## What you will do:
Repeat, exactly as written, the lines of the records below from the first through the line with "run 3 against", but none past it.

## Material provided:
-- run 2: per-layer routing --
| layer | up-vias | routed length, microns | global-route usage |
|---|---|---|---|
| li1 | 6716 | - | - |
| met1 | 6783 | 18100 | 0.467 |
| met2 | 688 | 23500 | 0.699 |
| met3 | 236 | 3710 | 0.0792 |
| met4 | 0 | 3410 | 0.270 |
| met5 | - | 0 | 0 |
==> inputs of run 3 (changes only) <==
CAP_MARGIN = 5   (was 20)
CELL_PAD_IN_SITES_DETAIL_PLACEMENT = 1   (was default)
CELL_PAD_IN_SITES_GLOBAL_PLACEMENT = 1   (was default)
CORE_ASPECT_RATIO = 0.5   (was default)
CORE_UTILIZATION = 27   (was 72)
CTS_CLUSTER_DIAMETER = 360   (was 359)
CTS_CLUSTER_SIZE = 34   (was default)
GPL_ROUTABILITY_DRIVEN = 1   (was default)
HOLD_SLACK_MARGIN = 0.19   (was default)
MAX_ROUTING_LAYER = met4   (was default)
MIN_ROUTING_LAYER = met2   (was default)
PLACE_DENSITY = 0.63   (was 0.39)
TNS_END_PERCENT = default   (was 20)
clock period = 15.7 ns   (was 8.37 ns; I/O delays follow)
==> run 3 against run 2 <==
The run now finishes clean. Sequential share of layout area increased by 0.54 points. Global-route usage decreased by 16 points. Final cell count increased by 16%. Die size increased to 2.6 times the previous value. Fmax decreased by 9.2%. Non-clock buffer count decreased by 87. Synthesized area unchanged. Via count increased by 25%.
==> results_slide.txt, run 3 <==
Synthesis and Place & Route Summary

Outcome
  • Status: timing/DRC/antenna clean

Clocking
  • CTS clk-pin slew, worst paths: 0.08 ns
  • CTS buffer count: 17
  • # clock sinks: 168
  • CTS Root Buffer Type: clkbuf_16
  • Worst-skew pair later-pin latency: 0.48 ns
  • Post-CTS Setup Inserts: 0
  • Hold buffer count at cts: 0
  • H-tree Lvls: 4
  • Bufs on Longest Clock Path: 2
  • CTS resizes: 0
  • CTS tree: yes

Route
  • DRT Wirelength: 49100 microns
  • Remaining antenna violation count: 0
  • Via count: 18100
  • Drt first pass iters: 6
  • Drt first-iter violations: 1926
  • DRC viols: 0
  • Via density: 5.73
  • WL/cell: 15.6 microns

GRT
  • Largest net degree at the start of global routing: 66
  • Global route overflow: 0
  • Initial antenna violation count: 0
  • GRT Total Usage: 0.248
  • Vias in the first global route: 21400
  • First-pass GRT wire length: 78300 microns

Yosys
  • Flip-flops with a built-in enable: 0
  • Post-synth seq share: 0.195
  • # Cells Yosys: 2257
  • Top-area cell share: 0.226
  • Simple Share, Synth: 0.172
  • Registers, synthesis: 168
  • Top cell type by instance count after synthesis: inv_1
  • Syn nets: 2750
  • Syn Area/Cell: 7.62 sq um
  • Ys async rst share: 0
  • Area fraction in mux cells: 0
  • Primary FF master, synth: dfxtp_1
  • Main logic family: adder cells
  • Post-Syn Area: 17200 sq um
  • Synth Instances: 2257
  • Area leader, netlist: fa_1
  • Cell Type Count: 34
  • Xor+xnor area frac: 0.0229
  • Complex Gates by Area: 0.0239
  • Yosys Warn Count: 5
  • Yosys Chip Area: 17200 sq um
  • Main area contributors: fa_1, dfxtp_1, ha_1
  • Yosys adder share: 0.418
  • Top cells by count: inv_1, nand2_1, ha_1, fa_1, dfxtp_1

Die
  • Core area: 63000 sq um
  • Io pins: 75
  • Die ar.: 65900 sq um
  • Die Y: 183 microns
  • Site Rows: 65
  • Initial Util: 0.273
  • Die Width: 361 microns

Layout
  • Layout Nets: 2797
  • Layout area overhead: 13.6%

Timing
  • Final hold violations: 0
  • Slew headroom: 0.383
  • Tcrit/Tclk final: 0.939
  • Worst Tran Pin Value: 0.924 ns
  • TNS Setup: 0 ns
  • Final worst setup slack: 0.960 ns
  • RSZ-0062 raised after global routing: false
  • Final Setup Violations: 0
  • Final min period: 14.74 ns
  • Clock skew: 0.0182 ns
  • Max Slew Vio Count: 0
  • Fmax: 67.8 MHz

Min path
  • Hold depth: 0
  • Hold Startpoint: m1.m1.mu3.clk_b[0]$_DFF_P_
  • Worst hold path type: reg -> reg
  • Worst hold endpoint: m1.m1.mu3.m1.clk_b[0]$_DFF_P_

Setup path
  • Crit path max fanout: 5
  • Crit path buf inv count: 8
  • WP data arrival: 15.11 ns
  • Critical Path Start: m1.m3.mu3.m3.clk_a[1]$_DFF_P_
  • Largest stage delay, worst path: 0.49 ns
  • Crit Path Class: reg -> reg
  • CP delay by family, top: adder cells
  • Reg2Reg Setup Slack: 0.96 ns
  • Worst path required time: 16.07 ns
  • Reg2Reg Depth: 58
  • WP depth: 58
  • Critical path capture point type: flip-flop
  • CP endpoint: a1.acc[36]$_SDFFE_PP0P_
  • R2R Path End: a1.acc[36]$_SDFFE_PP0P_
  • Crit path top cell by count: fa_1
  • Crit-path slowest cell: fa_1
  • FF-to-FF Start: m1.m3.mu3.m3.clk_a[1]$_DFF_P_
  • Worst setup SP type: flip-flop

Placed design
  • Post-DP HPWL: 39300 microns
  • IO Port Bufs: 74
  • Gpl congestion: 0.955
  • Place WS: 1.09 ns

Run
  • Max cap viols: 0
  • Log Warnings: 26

## Task answer:
-- run 2: per-layer routing --
| layer | up-vias | routed length, microns | global-route usage |
|---|---|---|---|
| li1 | 6716 | - | - |
| met1 | 6783 | 18100 | 0.467 |
| met2 | 688 | 23500 | 0.699 |
| met3 | 236 | 3710 | 0.0792 |
| met4 | 0 | 3410 | 0.270 |
| met5 | - | 0 | 0 |
==> inputs of run 3 (changes only) <==
CAP_MARGIN = 5   (was 20)
CELL_PAD_IN_SITES_DETAIL_PLACEMENT = 1   (was default)
CELL_PAD_IN_SITES_GLOBAL_PLACEMENT = 1   (was default)
CORE_ASPECT_RATIO = 0.5   (was default)
CORE_UTILIZATION = 27   (was 72)
CTS_CLUSTER_DIAMETER = 360   (was 359)
CTS_CLUSTER_SIZE = 34   (was default)
GPL_ROUTABILITY_DRIVEN = 1   (was default)
HOLD_SLACK_MARGIN = 0.19   (was default)
MAX_ROUTING_LAYER = met4   (was default)
MIN_ROUTING_LAYER = met2   (was default)
PLACE_DENSITY = 0.63   (was 0.39)
TNS_END_PERCENT = default   (was 20)
clock period = 15.7 ns   (was 8.37 ns; I/O delays follow)
==> run 3 against run 2 <==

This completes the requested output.